Las medidas, llamadas “ICE Out” (Fuera ICE), incluyen limitaciones a la colaboración de las fuerzas de seguridad locales. Una de ellas prohíbe que las autoridades detengan a inmigrantes con el fin de trasladarlos a centros de detención federal, y busca eliminar el miedo que podría disuadir a inmigrantes de acudir a la policía. Según la Unión de Libertades Civiles de Maine (ACLU), estas leyes permiten que las personas se sientan más seguras al interactuar con las autoridades locales, más allá de cuestiones migratorias.
¿Qué impacto tienen estas leyes en la comunidad?

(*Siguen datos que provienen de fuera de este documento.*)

## src/rtl/mult8_shift_add_ctrl.sv

```systemverilog
`default_nettype none
// ============================================================================
// Module      : mult8_shift_add_ctrl
// Description : Sequential core of an 8x8 signed shift-add multiplier. It holds
//               the X/A/B registers and drives an external 9-bit adder/subtractor.
// Revision    : 1.0  initial release
// ============================================================================
module mult8_shift_add_ctrl (
  input  logic       Clk,
  input  logic       Reset,
  input  logic       Run,
  input  logic       ClearA_LoadB,
  input  logic [7:0] S,
  input  logic [8:0] sum_in,
  output logic [7:0] add_a,
  output logic [7:0] add_b,
  output logic       add_sub,
  output logic [7:0] Aval,
  output logic [7:0] Bval,
  output logic       Xval,
  output logic       busy,
  output logic       done
);

  typedef enum logic [1:0] {
    ST_IDLE  = 2'd0,
    ST_ADD   = 2'd1,
    ST_SHIFT = 2'd2,
    ST_HOLD  = 2'd3
  } state_t;

  localparam logic [2:0] C_LAST_ITER = 3'd7;

  state_t     r_state;
  logic       r_x;
  logic [7:0] r_a;
  logic [7:0] r_b;
  logic [7:0] r_sreg;
  logic [2:0] r_cnt;

  always_ff @(posedge Clk or posedge Reset) begin
    if (Reset) begin
      r_state <= ST_IDLE;
      r_x     <= 1'b0;
      r_a     <= 8'd0;
      r_b     <= 8'd0;
      r_sreg  <= 8'd0;
      r_cnt   <= 3'd0;
    end else begin
      case (r_state)
        ST_IDLE: begin
          if (Run) begin
            r_x     <= 1'b0;
            r_a     <= 8'd0;
            r_sreg  <= S;
            r_cnt   <= 3'd0;
            r_state <= ST_ADD;
          end else if (ClearA_LoadB) begin
            r_b <= S;
            r_x <= 1'b0;
            r_a <= 8'd0;
          end
        end
        ST_ADD: begin
          if (r_b[0]) begin
            {r_x, r_a} <= sum_in;
          end
          r_state <= ST_SHIFT;
        end
        ST_SHIFT: begin
          // X stays put, which makes this an arithmetic shift of {X,A,B}
          r_a <= {r_x, r_a[7:1]};
          r_b <= {r_a[0], r_b[7:1]};
          if (r_cnt == C_LAST_ITER) begin
            r_state <= ST_HOLD;
          end else begin
            r_cnt   <= r_cnt + 3'd1;
            r_state <= ST_ADD;
          end
        end
        ST_HOLD: begin
          if (ClearA_LoadB) begin
            r_b <= S;
            r_x <= 1'b0;
            r_a <= 8'd0;
          end
          // Waiting for Run to drop keeps a held Run from restarting
          if (!Run) begin
            r_state <= ST_IDLE;
          end
        end
        default: r_state <= ST_IDLE;
      endcase
    end
  end

  // All adder operands come from registers, so there is no loop through sum_in
  assign add_a   = r_a;
  assign add_b   = r_sreg;
  assign add_sub = (r_state == ST_ADD) && (r_cnt == C_LAST_ITER);
  assign Aval    = r_a;
  assign Bval    = r_b;
  assign Xval    = r_x;
  assign busy    = (r_state == ST_ADD) || (r_state == ST_SHIFT);
  assign done    = (r_state == ST_HOLD);

endmodule
`default_nettype wire

```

La nueva legislación tiene un enfoque particular en proteger a los inmigrantes y fomentar su bienestar. Por ejemplo, el acceso de agentes federales a escuelas públicas y centros médicos solo será permitido si presentan una orden judicial. Lo mismo aplica para información sobre arrendatarios. Durante años, la política del Departamento de Seguridad Nacional había estado orientada a regular las detenciones en lugares sensibles, un enfoque que había sido revertido por la administración del expresidente Donald Trump.

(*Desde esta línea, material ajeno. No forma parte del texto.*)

===== src/rtl/mul_seq_pkg.sv =====
// Shared definitions for the sequential 8x8 multiplier.
//   - Fixed widths of operands, multiplier slice and product.
//   - FSM state encoding. Value 2'd3 is unused and is treated as IDLE.
//   - Shift applied to each partial product, selected by the pass counter.
package mul_seq_pkg;

  localparam int OP_W    = 8;
  localparam int SLICE_W = 4;
  localparam int PROD_W  = 16;

  typedef enum logic [1:0] {
    ST_IDLE = 2'd0,
    ST_MUL  = 2'd1,
    ST_DONE = 2'd2
  } state_e;

  // Shift for each pass: lo*lo, hi*lo, lo*hi, hi*hi.
  localparam logic [3:0] SHIFT_S0 = 4'd0;
  localparam logic [3:0] SHIFT_S1 = 4'd4;
  localparam logic [3:0] SHIFT_S2 = 4'd4;
  localparam logic [3:0] SHIFT_S3 = 4'd8;

  function automatic logic [3:0] step_shift(input logic [1:0] step);
    logic [3:0] sh;
    case (step)
      2'd0:    sh = SHIFT_S0;
      2'd1:    sh = SHIFT_S1;
      2'd2:    sh = SHIFT_S2;
      default: sh = SHIFT_S3;
    endcase
    return sh;
  endfunction

endpackage


===== src/rtl/mul4x4_array.sv =====
// Combinational 4x4 unsigned array multiplier.
// The partial products are formed with AND gates. They are summed row by row
// through ripple chains of full adders.
// Ports:
//   x  in  4  multiplicand slice
//   y  in  4  multiplier slice
//   p  out 8  x*y
module mul4x4_array
  import mul_seq_pkg::*;
(
  input  logic [SLICE_W-1:0]   x,
  input  logic [SLICE_W-1:0]   y,
  output logic [2*SLICE_W-1:0] p
);

  logic [3:0] pp [4];
  logic [4:0] row;
  logic [3:0] s;
  logic       c;

  always_comb begin
    for (int i = 0; i < 4; i++) begin
      for (int j = 0; j < 4; j++) begin
        pp[i][j] = x[j] & y[i];
      end
    end
    p    = '0;
    s    = '0;
    c    = 1'b0;
    // row holds the running sum, already shifted right by the index of the
    // current row. Bit 0 of each row is a final product bit.
    row  = {1'b0, pp[0]};
    p[0] = row[0];
    for (int i = 1; i < 4; i++) begin
      c = 1'b0;
      for (int j = 0; j < 4; j++) begin
        s[j] = row[j+1] ^ pp[i][j] ^ c;
        c    = (row[j+1] & pp[i][j]) | (c & (row[j+1] ^ pp[i][j]));
      end
      row  = {c, s};
      p[i] = row[0];
    end
    p[7:4] = row[4:1];
  end

endmodule


===== src/rtl/mul8_seq_ctrl.sv =====
// Sequential unsigned 8x8 multiplier. It reuses one 4x4 array slice over four
// passes and shift-accumulates the partial products into a 16-bit result.
// Handshake: a transfer happens on a rising edge where valid & ready are both
// high. The producer keeps valid (and its data) stable until that edge.
// out_valid/product are registered. They stay stable until the transfer.
// Ports:
//   clk, rst_n      clock, synchronous active-low reset
//   ena             global enable; low freezes all state
//   in_valid/ready  operand handshake (a, b)
//   out_valid/ready product handshake (product)
//   busy            high while passes are in progress
module mul8_seq_ctrl
  import mul_seq_pkg::*;
(
  input  logic              clk,
  input  logic              rst_n,
  input  logic              ena,
  input  logic              in_valid,
  output logic              in_ready,
  input  logic [OP_W-1:0]   a,
  input  logic [OP_W-1:0]   b,
  output logic              out_valid,
  input  logic              out_ready,
  output logic [PROD_W-1:0] product,
  output logic              busy
);

  state_e            state_q, state_d;
  logic [1:0]        step_q, step_d;
  logic [OP_W-1:0]   a_q, a_d;
  logic [OP_W-1:0]   b_q, b_d;
  logic [PROD_W-1:0] acc_q, acc_d;
  logic [PROD_W-1:0] product_q, product_d;
  logic              out_valid_q, out_valid_d;

  logic              st_idle, st_mul, st_done;
  logic              accept;
  logic [3:0]        x_sl, y_sl;
  logic [7:0]        pp;
  logic [PROD_W-1:0] pp_shifted;
  logic [PROD_W-1:0] acc_sum;

  // The unused encoding 2'd3 behaves exactly like IDLE.
  assign st_mul  = (state_q == ST_MUL);
  assign st_done = (state_q == ST_DONE);
  assign st_idle = !st_mul && !st_done;

  assign in_ready  = ena & (st_idle | (st_done & out_ready));
  assign accept    = in_valid & in_ready;
  assign out_valid = out_valid_q;
  assign product   = product_q;
  assign busy      = st_mul;

  // Bit 0 of step selects the high nibble of a. Bit 1 selects the high nibble of b.
  assign x_sl = step_q[0] ? a_q[7:4] : a_q[3:0];
  assign y_sl = step_q[1] ? b_q[7:4] : b_q[3:0];

  mul4x4_array u_arr (
    .x (x_sl),
    .y (y_sl),
    .p (pp)
  );

  assign pp_shifted = {8'h00, pp} << step_shift(step_q);
  // The maximum total is 0xFE01, so the 16-bit sum never wraps.
  assign acc_sum    = acc_q + pp_shifted;

  always_comb begin
    state_d     = state_q;
    step_d      = step_q;
    a_d         = a_q;
    b_d         = b_q;
    acc_d       = acc_q;
    product_d   = product_q;
    out_valid_d = out_valid_q;
    if (ena) begin
      case (state_q)
        ST_MUL: begin
          acc_d  = acc_sum;
          step_d = step_q + 2'd1;
          if (step_q == 2'd3) begin
            product_d   = acc_sum;
            out_valid_d = 1'b1;
            state_d     = ST_DONE;
          end
        end
        ST_DONE: begin
          if (out_ready) begin
            out_valid_d = 1'b0;
            state_d     = ST_IDLE;
          end
        end
        default: begin
          state_d = ST_IDLE;
        end
      endcase
      // An accept overrides the moves above. From DONE, it also consumes the product.
      if (accept) begin
        a_d     = a;
        b_d     = b;
        acc_d   = '0;
        step_d  = 2'd0;
        state_d = ST_MUL;
      end
    end
  end

  always_ff @(posedge clk) begin
    if (!rst_n) begin
      state_q     <= ST_IDLE;
      step_q      <= 2'd0;
      a_q         <= '0;
      b_q         <= '0;
      acc_q       <= '0;
      product_q   <= '0;
      out_valid_q <= 1'b0;
    end else begin
      state_q     <= state_d;
      step_q      <= step_d;
      a_q         <= a_d;
      b_q         <= b_d;
      acc_q       <= acc_d;
      product_q   <= product_d;
      out_valid_q <= out_valid_d;
    end
  end

endmodule


===== config.mk =====
export PLATFORM = sky130hd
export DESIGN_NAME = mul8_seq_ctrl
export DESIGN_NICKNAME = d
export VERILOG_FILES = /design/src/rtl/mul_seq_pkg.sv /design/src/rtl/mul4x4_array.sv /design/src/rtl/mul8_seq_ctrl.sv
export SDC_FILE = /design/constraint.sdc
export NUM_CORES = 1
export LEC_CHECK = 0
export ABC_CLOCK_PERIOD_IN_PS = 7900
export BUFFER_PORTS_ARGS = -buffer_cell sky130_fd_sc_hd__buf_4
export CAP_MARGIN = 10
export CELL_PAD_IN_SITES_DETAIL_PLACEMENT = 0
export CELL_PAD_IN_SITES_GLOBAL_PLACEMENT = 1
export CORE_MARGIN = 4
export CORE_UTILIZATION = 44
export DETAILED_ROUTE_END_ITERATION = 6
export GPL_TIMING_DRIVEN = 1
export HOLD_SLACK_MARGIN = 0.03
export PLACE_DENSITY_LB_ADDON = 0.12
export SLEW_MARGIN = 20
export SYNTH_ARGS = -nofsm -noshare
export SYNTH_HDL_FRONTEND = slang
export SYNTH_SLANG_ARGS = --single-unit

===== constraint.sdc =====
create_clock -name clk -period 7.9 [get_ports clk]
set_input_delay 1.58 -clock clk [delete_from_list [all_inputs] [get_ports clk]]
set_output_delay 1.58 -clock clk [all_outputs]
set_load 0.005 [all_outputs]

### Word-level counts from Yosys, hierarchy flattened

Index checks and enable logic that the tools add are counted.

* register bits after elaboration: 53
* output and inout bits: 19
* input port bits: 21

* reductions and logical operators: 12
* bitwise gates (word level): 68
* eq/ne operators: 9
* shift operators: 1
* $add $sub $neg: 2
* muxes and demuxes: 14

Operator list (number)
* $and A1 B1 Y1: 39
* $mux W16: 2
* $xor A1 B1 Y1: 20
* $add A16 B16 Y16: 1
* $shl A8 B4 Y16: 1
* $mux W2: 5
* $or A1 B1 Y1: 9
* $mux W4: 2
* $pmux W4 S2: 1
* $eq A2 B2 Y1 const B: 3
* $reduce_and A3 Y1: 2
* $eq A2 B1 Y1 const B: 2
* $pmux W2 S2: 1
* $reduce_and A2 Y1: 2
* $reduce_and A4 Y1: 1
* $reduce_bool A2 Y1: 2
* $ne A3 B1 Y1 const B: 1
* $ne A3 B2 Y1 const B: 1
* $add A2 B1 Y2 const B: 1
* $logic_not A1 Y1: 2
* $logic_not A2 Y1: 1
* $mux W1: 2
* $ne A2 B1 Y1 const B: 1
* $ne A2 B2 Y1 const B: 1
* other kinds (3): 3

### Longest topological paths before layout

Gate-level depths: netlist (run 1).

* depth in word-level cells: 21
* depth in mapped cells: 26
* depth with buffers taken out: 25

### Hierarchy

A second synthesis (run 1) with hierarchy kept.

* cell total of the unflattened synthesis: 386
* area total of the unflattened synthesis: 3220.6 um^2

Modules (own cells, without submodules)
* mul8_seq_ctrl: cells each 345, area each 2875.3 um^2, instances 1
* mul4x4_array: cells each 41, area each 345.3 um^2, instances 1

### Worst setup path after synthesis (run 1)

Ideal clock, no wire load.

* kind: reg2reg
* start point: reg step_q[0]
* end point: reg acc_q[13]
* path slack: 2.007 ns
* period minus slack after synthesis: 5.893 ns
* arrival: 5.773 ns
* path buffers: 1
* cell stages (with the launch flop): 23
* cell sequence: dfxtp_1 clkbuf_1 mux2i_1 nor2_1 ha_1 fa_1 inv_1 fa_1 fa_1 inv_1 fa_1 fa_1 fa_1 inv_1 fa_1 nand2b_1 and3_1 ha_1 and3_1 a221o_1 a311oi_4 xor2_1 o21ai_1

* word-level cells in the longest chain between the ends: 21
* elaborated cells on any way between the ends: 74
* those cells by class: 1 x add/sub; 2 x eq/ne; 1 x shift; 4 x mux; 64 x bitwise; 2 x reduce/logical

RTL lines
* start, declared: RTL line mul8_seq_ctrl.sv:29 `logic [1:0] step_q, step_d;`
* start signal, assigned: RTL line mul8_seq_ctrl.sv:119 `step_q <= step_d;`
* $mux W4: RTL line mul8_seq_ctrl.sv:55 `assign x_sl = step_q[0] ? a_q[7:4] : a_q[3:0];`
* $and A1 B1 Y1: RTL line mul4x4_array.sv:24 `pp[i][j] = x[j] & y[i];`
* $and A1 B1 Y1 or $xor A1 B1 Y1 (tied branches): RTL line mul4x4_array.sv:38, mul4x4_array.sv:37
* $and A1 B1 Y1: RTL line mul4x4_array.sv:38 `c = (row[j+1] & pp[i][j]) | (c & (row[j+1] ^ pp[i][j]));`
* $or A1 B1 Y1: RTL line mul4x4_array.sv:38
* $and A1 B1 Y1 or $xor A1 B1 Y1 (tied branches): RTL line mul4x4_array.sv:38, mul4x4_array.sv:37
* $or A1 B1 Y1 or $xor A1 B1 Y1 (tied branches): RTL line mul4x4_array.sv:38, mul4x4_array.sv:37
* $xor A1 B1 Y1 or $and A1 B1 Y1 (tied branches): RTL line mul4x4_array.sv:37, mul4x4_array.sv:38
* [... 5 more ...]
* $and A1 B1 Y1: RTL line mul4x4_array.sv:38
* $or A1 B1 Y1: RTL line mul4x4_array.sv:38
* $and A1 B1 Y1: RTL line mul4x4_array.sv:38
* $or A1 B1 Y1: RTL line mul4x4_array.sv:38
* $shl A8 B4 Y16 (*): RTL line mul8_seq_ctrl.sv:64 `assign pp_shifted = {8'h00, pp} << step_shift(step_q);`
* $add A16 B16 Y16 (*): RTL line mul8_seq_ctrl.sv:66 `assign acc_sum = acc_q + pp_shifted;`
* $mux W16 (*): RTL line mul8_seq_ctrl.sv:77 `case (state_q)`
* $mux W16 (*): RTL line mul8_seq_ctrl.sv:98 `if (accept) begin`
* end signal, assigned: RTL line mul8_seq_ctrl.sv:114 `acc_q <= '0;`
* end signal, assigned: RTL line mul8_seq_ctrl.sv:122 `acc_q <= acc_d;`
* end, declared: RTL line mul8_seq_ctrl.sv:32 `logic [PROD_W-1:0] acc_q, acc_d;`

Every way passes the cells marked *; elsewhere a longest branch is shown, timed or not. The select of a mux whose other input is x is not followed.
A chain may end at the register's enable or synchronous reset.

### Worst setup path after layout (run 1)

* start point: reg step_q[0]
* end point: reg acc_q[15]

The elaborated chain is that of the path after synthesis.

==> results.sh, run 1 <==
export IMPL_status="finished, final reports clean"
export IMPL_p_leak_uw=0.00155
export IMPL_routed_via_count=2736
export IMPL_clock_tree_from_tritoncts="built"
export IMPL_antenna_violations_before_repair=0
export IMPL_cp_common_cell="fa_1"
export IMPL_tritoncts_num_sinks=53
export IMPL_p_seq_frac=0.527
export IMPL_drt_first_iter_violations=160
export IMPL_htreeDepth=2
export IMPL_cts_hold_fix_buffers=0
export IMPL_synthDistinctLibCells=55
export IMPL_worstHoldPathType="register to register"
export IMPL_routed_wire_length_per_instance_um=14.9
export IMPL_cts_clk_slew_worst_paths_ns=0.10
export IMPL_seq_area_um2=1060
export IMPL_n_fill_cell=749
export IMPL_synthesis_nets=444
export IMPL_post_cts_resized_instances=0
export IMPL_post_synth_instance_area_um2=3310
export IMPL_grt_first_pass_wirelength_mm=13.1
export IMPL_crit_path_cell_trace="mux2i_1 > nor2_1 > ha_1 > fa_1 > inv_1 > fa_1 > fa_1 > inv_1 > fa_1 > fa_1 > fa_1 > inv_1 > fa_1 > nand2b_1 > and3_1 > ha_1 > and3_1 > a221oi_2 > o21ai_1 > xnor2_1 > a32o_1"
export IMPL_cp_data_arrival_time_ns=6.55
export IMPL_fmax_mhz=158
export IMPL_io_pins=40
export IMPL_timing_critical_path_buf_inv=3
export IMPL_placement_rows=31
export IMPL_rrSetupSlack_ns=1.56
export IMPL_multi_input_gate_area_um2=2090
export IMPL_report_final_slew_viol_count=0
export IMPL_warnings_synthesis=0
export IMPL_core_um2=7290
export IMPL_critical_path_top_delay_family="adder cells"
export IMPL_die_height_um=94.7
export IMPL_ctsRootBufferMaster="clkbuf_8"
export IMPL_drt_first_pass_iters=4
export IMPL_gp_congestion=0.908
export IMPL_via_count_of_the_first_global_routing_pass=2619
export IMPL_globalRoute_totalOverflow=0
export IMPL_antenna_left=0
export IMPL_grt_usage=0.187
export IMPL_ys_ff_latch=53
export IMPL_cell_internal_pwr_uw=396
export IMPL_max_cap_viol_count=0
export IMPL_power_density_nw_per_um2=138
export IMPL_period_minus_slack_ns=6.34
export IMPL_post_synth_inst_count=394
export IMPL_swShare=0.242
export IMPL_cts_post_setup_buffers_inserted=0
export IMPL_max_fanout_on_critical_path=7
export IMPL_drt_wl_total_mm=7.76
export IMPL_syn_to_final_growth_pct=14.1
export IMPL_timing_critical_path_slowest_stage_cell="dfxtp_1"
export IMPL_layout_drive_gt1_share=0.152
export IMPL_fin_nets=471
export IMPL_port_buffers=39
export IMPL_tightestPinTransition_ns=0.805
export IMPL_critical_path_endpoint_type="register"
export IMPL_fin_crit_sh=0.803
export IMPL_setup_total_negative_slack_ns=0
export IMPL_avgSynthCellArea_um2=8.40
export IMPL_clk_latency_ns=0.31
export IMPL_placed_area_um2=3650
export IMPL_detail_route_vias_per_cell=5.25
export IMPL_worstPathRequired_ns=8.11
export IMPL_start_kind="register"
export IMPL_synth_ff_type="dfxtp_1"
export IMPL_worst_slew_margin_rel=0.463
export IMPL_vdd_drop_max_v=0.0000598
export IMPL_post_synth_top_area_fraction=0.321
export IMPL_n_antenna_cell=0
export IMPL_synthDominantAreaCellType="dfxtp_1"
export IMPL_clock_power_share=0.378
export IMPL_synth_top_cells_by_area="dfxtp_1, nand2_1, ha_1"
export IMPL_cts_buffer_depth=2
export IMPL_power_combinational_fraction=0.094
export IMPL_die_area_um2=8970
export IMPL_largest_net_degree_at_the_start_of_global_routing=57
export IMPL_critPathKind="register to register"
export IMPL_critical_path_max_stage_delay_ns=0.52
export IMPL_cts_buffers_inserted=5
export IMPL_synth_edf_count=0
export IMPL_power_switching_uw=126
export IMPL_synth_seq_area_share=0.321
export IMPL_drc_errors=0
export IMPL_final_setup_viol_count=0
export IMPL_post_route_cell_area_um2=3770
export IMPL_fin_worst_skew_ns=0.00649
export IMPL_effective_utilization_at_floorplan=0.454
export IMPL_final_core_util=0.518
export IMPL_dieWidth_um=94.7
export IMPL_place_detailed_hpwl_mm=5.85
export IMPL_timing_final_hold_violations=0
export IMPL_unrepaired_setup_endpoints_after_global_routing="false"
export IMPL_ys_async_sr_fraction=0
registers in the layout, indices dropped and copies added, names as in the netlist:
register / flops
a_q: 8
out_valid: 1
b_q: 8
product: 16
state_q: 2
step_q: 2
acc_q: 16
kinds of logic (layout without fill, tap and decap cells):
| family | count (synthesis) | count (layout) | synth area share |
|---|---|---|---|
| AOI/OAI and AO/OA | 95 | 95 | 0.214 |
| xor gates and xnor gates | 13 | 13 | 0.0344 |
| muxes | 11 | 11 | 0.0336 |
| DFF | 53 | 53 | 0.321 |
| adders and majority gates | 29 | 29 | 0.130 |
| and+or+nand+nor | 154 | 154 | 0.220 |
| buffers and inverters | 39 | 67 | 0.0480 |
cell usage after synthesis, types with 2 or more instances:
master and number:
a211oi_1 2, a21boi_0 24, a21o_1 4, a21oi_1 12, a221oi_2 2, a22o_1 2, a32oi_1 7, and2_1 6
and3_1 5, buf_2 9, clkbuf_1 10, dfxtp_1 53, fa_1 9, ha_1 20, inv_1 18, mux2i_1 10
nand2_1 74, nand2b_1 4, nand3_1 9, nand3b_1 4, nand4_1 3, nor2_1 21, nor2b_1 12, nor3_1 5
nor3b_1 2, o211a_1 2, o211ai_1 2, o21a_1 3, o21ai_0 14, o21ai_1 6, o221ai_1 3, or2_2 3
xnor2_1 7, xor2_1 6
metal layers:
metal,GRT usage,part of all wire,up-vias
met5,0,0,-
met4,0.0469,0.011,0
met3,0.0303,0.029,6
met2,0.292,0.46,30
met1,0.267,0.50,1276
li1,-,-,1424
final timing paths:
kind         startpoint        end  cells after the start
max           step_q[0]  acc_q[15]                     21
min           acc_q[13]  acc_q[13]                      2
max reg2reg   step_q[0]  acc_q[15]                     21
min reg2reg   acc_q[13]  acc_q[13]                      2
cell type report:
type                    instances  area share
clock inverters                 2     0.00994
clock buffers                   6      0.0219
well taps                      99      0.0328
inverters                      18      0.0179
flip-flops and latches         53       0.281
multi-input cells             302       0.555
repair buffers                 41      0.0815
power groups by stage:
stage	registers, uW	clock network [uW]	logic, uW
4_1_cts	275	204	49.6
5_1_grt	276	213	54.8
2_1_floorplan	280	0	32.7
6_report	275	198	49.2
3_3_place_gp	282	0	48.7
3_5_place_dp	281	0	49.4
tightest hold or removal path, cell delays in order, from the launching register on:
cell and delay, ns:
dfxtp_1 0.33, nand2_1 0.05, o21ai_1 0.05
metrics by stage:
step | instances | total power [uW] | hold WS, ns | setup slack (ns)
6_report | 521 | 522 | 0.459 | 1.56
4_1_cts | 521 | 529 | 0.464 | 1.60
3_3_place_gp | 513 | 330 | 0.445 | 1.83
3_5_place_dp | 513 | 331 | 0.450 | 1.65
2_1_floorplan | 394 | 313 | 0.432 | 2.01
5_1_grt | 521 | 544 | 0.477 | 1.25
cells in the final DEF (no fill, tap or decap), types with 3 or more instances in the layout:
master,Yosys,layout
dfxtp_1,53,53
xor2_1,6,6
nand2b_1,4,4
a21boi_0,24,24
and2_1,6,6
a21oi_1,12,12
o21ai_1,6,6
nand2_1,74,74
or2_2,3,3
nand4_1,3,3
buf_4,0,41
a21o_1,4,4
ha_1,20,20
and3_1,5,5
inv_1,18,18
o221ai_1,3,3
nor2_1,21,21
nor3_1,5,4
xnor2_1,7,7
mux2i_1,10,10
clkbuf_8,0,6
nand3_1,9,9
nand3b_1,4,4
nor2b_1,12,12
o21ai_0,14,14
o21a_1,3,3
a32oi_1,7,7
fa_1,9,9
No activity file was read; power rests on OpenSTA's default activity.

¿Qué otras medidas se están considerando en otros estados?
Maine se suma a una lista creciente de estados que adoptan políticas similares, como Nueva York, California y Massachusetts, que buscan reducir la colaboración local con ICE. Rubén Torres, director de la Coalición para los Derechos de los Inmigrantes de Maine, destacó que estas medidas permiten a las personas continuar con sus actividades cotidianas sin temor a represalias.
Mientras tanto, la ACLU mantiene la preocupación de que ICE no cumpla con estas restricciones. Sin embargo, se confía en que las fuerzas de seguridad locales actúen en concordancia con las nuevas normativas. La ACLU ha documentado múltiples casos de mala conducta de ICE, lo que resalta la importancia de establecer límites claros en su funcionamiento.
El impacto de estas nuevas leyes se sentirá en los próximos días, ya que se espera un incremento en la confianza de las comunidades inmigrantes para buscar servicios y asistencia sin miedo.